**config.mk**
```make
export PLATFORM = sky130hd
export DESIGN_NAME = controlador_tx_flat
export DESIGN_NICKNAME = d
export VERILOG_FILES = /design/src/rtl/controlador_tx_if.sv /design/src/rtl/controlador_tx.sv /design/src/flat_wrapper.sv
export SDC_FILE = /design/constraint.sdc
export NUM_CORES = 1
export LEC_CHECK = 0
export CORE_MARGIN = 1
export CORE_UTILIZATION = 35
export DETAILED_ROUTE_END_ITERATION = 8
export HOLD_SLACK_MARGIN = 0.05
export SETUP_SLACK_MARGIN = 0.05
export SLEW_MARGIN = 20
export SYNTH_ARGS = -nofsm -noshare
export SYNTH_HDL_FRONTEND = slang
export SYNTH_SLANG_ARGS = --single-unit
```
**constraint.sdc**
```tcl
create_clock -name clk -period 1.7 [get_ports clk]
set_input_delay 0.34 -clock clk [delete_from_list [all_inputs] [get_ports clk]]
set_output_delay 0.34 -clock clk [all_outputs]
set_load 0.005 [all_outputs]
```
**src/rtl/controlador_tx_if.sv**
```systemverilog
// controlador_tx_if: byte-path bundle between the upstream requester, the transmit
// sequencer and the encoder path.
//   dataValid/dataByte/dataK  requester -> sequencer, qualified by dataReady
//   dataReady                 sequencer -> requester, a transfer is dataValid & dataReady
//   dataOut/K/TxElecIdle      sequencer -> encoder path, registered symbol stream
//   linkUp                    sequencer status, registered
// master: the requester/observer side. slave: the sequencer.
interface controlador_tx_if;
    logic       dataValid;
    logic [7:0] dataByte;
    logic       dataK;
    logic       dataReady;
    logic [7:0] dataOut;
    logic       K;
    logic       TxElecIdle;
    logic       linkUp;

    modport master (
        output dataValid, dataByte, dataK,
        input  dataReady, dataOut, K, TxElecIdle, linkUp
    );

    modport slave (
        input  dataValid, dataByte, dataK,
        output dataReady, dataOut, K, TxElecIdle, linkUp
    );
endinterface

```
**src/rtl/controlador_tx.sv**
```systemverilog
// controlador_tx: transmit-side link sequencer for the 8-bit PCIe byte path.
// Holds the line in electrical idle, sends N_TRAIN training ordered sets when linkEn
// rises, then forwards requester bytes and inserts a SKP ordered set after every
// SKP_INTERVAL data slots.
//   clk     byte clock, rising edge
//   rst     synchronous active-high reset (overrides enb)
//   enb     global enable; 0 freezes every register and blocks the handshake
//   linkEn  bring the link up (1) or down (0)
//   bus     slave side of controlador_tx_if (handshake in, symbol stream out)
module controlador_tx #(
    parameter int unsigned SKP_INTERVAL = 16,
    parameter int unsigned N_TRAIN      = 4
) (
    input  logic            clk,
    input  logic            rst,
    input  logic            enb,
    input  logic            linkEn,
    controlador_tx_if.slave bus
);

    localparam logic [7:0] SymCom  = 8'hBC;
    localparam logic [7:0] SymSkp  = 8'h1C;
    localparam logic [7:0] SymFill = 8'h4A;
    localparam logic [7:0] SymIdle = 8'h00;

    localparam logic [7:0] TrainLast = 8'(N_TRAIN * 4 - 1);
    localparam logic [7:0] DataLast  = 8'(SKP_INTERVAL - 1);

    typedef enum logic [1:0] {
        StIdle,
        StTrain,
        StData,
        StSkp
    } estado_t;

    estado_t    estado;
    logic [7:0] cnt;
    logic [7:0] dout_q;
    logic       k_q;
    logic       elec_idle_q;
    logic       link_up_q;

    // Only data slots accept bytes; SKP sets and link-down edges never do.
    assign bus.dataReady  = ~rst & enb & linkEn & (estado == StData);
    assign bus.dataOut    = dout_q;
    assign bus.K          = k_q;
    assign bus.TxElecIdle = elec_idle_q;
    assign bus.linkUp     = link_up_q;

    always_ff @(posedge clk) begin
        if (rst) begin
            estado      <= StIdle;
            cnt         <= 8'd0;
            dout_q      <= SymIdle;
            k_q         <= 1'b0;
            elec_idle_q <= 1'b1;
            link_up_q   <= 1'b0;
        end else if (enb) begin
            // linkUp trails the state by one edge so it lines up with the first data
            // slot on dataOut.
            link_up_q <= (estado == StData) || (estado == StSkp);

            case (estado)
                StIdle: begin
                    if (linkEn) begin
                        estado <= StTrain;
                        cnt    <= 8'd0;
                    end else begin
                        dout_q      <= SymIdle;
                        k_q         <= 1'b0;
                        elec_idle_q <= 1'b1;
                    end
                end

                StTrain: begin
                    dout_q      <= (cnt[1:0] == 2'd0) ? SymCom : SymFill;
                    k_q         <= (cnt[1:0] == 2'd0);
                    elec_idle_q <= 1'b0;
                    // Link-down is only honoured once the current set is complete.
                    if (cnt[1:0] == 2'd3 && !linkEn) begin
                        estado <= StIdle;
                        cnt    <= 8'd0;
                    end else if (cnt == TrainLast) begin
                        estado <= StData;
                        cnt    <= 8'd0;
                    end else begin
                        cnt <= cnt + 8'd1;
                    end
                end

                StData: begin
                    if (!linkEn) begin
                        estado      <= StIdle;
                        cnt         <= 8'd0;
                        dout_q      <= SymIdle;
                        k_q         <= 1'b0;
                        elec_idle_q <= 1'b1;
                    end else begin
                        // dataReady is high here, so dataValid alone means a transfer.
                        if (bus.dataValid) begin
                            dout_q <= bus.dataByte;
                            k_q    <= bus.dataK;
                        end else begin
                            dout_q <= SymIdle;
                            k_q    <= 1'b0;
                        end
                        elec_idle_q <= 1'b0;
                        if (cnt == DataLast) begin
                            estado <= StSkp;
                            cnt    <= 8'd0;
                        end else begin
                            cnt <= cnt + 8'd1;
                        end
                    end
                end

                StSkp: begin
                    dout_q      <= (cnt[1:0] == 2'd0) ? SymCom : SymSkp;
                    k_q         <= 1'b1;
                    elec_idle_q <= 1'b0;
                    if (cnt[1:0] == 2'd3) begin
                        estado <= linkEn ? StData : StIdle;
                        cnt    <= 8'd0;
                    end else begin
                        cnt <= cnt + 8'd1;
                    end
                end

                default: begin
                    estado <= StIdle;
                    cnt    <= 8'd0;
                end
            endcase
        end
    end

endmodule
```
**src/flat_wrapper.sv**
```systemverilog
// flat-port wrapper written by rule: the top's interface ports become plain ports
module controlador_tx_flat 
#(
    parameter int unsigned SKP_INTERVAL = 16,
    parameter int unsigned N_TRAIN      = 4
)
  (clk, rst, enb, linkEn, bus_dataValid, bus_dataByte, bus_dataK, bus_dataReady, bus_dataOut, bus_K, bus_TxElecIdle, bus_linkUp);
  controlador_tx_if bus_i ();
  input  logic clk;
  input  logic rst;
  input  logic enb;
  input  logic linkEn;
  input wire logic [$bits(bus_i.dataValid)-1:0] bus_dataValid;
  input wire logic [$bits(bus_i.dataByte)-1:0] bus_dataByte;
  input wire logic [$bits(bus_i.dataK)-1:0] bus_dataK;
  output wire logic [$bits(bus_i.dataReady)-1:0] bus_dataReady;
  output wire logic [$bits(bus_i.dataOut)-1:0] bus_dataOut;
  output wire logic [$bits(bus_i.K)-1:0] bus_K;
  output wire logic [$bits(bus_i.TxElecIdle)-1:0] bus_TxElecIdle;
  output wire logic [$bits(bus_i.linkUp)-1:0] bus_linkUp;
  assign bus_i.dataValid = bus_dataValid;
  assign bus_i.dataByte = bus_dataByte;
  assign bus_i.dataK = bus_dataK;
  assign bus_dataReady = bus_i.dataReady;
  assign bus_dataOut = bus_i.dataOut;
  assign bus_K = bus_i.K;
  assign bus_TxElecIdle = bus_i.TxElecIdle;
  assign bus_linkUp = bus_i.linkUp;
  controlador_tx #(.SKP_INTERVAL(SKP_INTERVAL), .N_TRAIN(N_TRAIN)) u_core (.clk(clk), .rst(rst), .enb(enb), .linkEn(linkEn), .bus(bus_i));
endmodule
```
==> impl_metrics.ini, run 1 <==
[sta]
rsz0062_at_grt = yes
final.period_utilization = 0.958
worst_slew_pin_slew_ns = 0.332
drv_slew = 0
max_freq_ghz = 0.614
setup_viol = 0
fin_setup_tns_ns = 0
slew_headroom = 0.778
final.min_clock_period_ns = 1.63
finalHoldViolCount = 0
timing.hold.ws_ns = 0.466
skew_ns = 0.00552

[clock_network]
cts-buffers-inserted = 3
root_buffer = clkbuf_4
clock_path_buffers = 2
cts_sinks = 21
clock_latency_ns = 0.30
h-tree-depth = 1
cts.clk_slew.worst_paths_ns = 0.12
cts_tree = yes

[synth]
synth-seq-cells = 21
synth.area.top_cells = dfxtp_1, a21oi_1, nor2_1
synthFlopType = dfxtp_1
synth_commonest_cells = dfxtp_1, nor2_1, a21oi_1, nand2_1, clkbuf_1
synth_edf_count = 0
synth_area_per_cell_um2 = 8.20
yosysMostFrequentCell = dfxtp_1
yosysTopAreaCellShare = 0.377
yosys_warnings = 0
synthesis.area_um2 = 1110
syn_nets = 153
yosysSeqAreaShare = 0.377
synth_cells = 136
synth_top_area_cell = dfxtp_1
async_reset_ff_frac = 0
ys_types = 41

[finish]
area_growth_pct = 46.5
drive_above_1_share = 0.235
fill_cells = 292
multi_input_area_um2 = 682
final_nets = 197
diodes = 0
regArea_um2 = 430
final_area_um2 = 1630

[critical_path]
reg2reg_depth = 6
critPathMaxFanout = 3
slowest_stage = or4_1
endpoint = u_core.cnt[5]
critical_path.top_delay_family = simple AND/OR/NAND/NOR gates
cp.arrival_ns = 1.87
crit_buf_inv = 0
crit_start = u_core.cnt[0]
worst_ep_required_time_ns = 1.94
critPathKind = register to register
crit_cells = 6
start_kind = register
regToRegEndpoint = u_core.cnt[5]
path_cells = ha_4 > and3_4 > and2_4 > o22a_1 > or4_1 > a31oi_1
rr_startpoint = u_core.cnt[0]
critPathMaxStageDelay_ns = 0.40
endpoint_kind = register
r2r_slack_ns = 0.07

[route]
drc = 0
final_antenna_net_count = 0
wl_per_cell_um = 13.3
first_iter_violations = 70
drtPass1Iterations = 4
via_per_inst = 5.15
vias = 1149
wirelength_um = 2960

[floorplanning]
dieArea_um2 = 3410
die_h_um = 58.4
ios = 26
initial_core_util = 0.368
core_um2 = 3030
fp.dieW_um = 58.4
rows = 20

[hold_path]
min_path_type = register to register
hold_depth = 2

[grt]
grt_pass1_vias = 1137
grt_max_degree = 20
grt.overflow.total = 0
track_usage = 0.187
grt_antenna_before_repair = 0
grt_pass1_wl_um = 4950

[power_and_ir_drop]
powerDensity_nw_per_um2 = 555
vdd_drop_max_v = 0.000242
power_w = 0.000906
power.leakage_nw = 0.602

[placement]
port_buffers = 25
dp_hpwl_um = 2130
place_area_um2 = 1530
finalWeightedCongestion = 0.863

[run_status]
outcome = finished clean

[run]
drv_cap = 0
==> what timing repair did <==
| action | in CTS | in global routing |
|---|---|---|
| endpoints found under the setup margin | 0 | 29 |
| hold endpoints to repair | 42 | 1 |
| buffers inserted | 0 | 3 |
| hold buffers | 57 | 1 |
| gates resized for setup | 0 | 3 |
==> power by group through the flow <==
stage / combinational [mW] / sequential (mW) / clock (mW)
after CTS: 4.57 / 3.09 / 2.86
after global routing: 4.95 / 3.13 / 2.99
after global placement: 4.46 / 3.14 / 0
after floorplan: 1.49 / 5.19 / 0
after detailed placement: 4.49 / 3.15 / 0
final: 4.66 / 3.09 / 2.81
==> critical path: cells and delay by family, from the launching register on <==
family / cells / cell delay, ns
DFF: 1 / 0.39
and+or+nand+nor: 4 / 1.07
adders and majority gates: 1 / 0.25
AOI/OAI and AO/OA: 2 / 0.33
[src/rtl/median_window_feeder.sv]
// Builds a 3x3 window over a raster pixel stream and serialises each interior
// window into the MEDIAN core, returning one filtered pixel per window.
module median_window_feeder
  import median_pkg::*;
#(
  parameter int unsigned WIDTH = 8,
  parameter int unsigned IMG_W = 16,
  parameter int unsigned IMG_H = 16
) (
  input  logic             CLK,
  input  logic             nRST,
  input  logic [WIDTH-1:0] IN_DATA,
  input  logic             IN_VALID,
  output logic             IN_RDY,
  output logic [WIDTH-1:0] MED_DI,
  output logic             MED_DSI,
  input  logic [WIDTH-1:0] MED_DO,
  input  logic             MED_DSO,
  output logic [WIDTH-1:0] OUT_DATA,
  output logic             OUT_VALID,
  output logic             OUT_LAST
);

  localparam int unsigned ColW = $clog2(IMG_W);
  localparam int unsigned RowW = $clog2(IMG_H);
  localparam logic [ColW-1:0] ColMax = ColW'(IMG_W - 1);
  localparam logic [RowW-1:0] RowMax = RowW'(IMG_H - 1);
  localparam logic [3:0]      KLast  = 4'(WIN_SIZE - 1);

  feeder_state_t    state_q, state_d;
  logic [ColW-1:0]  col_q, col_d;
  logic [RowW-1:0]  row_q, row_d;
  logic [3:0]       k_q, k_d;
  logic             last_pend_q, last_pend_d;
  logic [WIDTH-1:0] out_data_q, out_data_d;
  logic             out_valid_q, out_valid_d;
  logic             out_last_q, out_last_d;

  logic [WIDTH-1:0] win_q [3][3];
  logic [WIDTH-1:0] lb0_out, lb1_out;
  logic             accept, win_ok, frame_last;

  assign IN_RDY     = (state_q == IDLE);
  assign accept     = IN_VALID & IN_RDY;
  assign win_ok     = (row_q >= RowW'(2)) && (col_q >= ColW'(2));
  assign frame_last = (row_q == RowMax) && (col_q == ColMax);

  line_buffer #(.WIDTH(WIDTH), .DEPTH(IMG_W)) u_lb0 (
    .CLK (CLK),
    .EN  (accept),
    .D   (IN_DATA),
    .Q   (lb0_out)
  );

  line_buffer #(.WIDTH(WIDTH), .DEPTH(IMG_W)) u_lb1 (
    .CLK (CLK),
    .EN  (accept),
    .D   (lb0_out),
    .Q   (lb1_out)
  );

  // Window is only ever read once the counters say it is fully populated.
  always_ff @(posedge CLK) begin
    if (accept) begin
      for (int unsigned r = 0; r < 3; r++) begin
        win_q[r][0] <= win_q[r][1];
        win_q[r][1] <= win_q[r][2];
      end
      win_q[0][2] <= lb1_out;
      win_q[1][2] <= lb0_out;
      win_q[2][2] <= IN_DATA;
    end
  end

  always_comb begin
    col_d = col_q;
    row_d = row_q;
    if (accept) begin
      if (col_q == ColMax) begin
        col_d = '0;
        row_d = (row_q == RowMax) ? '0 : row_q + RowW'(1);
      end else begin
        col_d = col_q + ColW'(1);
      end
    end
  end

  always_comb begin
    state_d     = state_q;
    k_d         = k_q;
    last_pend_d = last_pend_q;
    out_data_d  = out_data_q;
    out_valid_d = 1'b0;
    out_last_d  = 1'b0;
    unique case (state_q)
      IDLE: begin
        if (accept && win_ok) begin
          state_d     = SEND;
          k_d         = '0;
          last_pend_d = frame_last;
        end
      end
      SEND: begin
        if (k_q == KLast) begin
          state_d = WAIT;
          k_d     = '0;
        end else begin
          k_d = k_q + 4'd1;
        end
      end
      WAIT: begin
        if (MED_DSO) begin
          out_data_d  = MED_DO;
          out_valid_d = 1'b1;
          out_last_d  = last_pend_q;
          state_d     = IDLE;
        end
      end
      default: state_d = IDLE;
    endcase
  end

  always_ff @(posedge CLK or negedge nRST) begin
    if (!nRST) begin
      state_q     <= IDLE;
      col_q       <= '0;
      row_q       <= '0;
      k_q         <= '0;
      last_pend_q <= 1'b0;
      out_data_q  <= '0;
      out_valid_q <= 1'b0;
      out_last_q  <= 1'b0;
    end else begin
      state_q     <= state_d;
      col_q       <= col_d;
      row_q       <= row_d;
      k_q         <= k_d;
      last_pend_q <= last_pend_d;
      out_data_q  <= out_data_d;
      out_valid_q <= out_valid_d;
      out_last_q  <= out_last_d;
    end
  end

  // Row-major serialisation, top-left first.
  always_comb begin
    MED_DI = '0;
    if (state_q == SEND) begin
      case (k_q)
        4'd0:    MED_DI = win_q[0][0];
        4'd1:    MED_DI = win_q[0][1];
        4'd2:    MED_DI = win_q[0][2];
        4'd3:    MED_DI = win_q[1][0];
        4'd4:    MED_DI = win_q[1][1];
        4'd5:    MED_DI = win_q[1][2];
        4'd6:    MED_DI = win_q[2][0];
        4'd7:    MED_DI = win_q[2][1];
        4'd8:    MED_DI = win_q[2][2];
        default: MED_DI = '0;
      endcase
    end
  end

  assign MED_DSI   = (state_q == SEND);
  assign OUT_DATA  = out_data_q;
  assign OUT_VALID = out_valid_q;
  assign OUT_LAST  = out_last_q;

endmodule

════════════════

Go through the entries and copy each line holding the string "high".

//   rst     synchronous active-high reset (overrides enb)
                        // dataReady is high here, so dataValid alone means a transfer.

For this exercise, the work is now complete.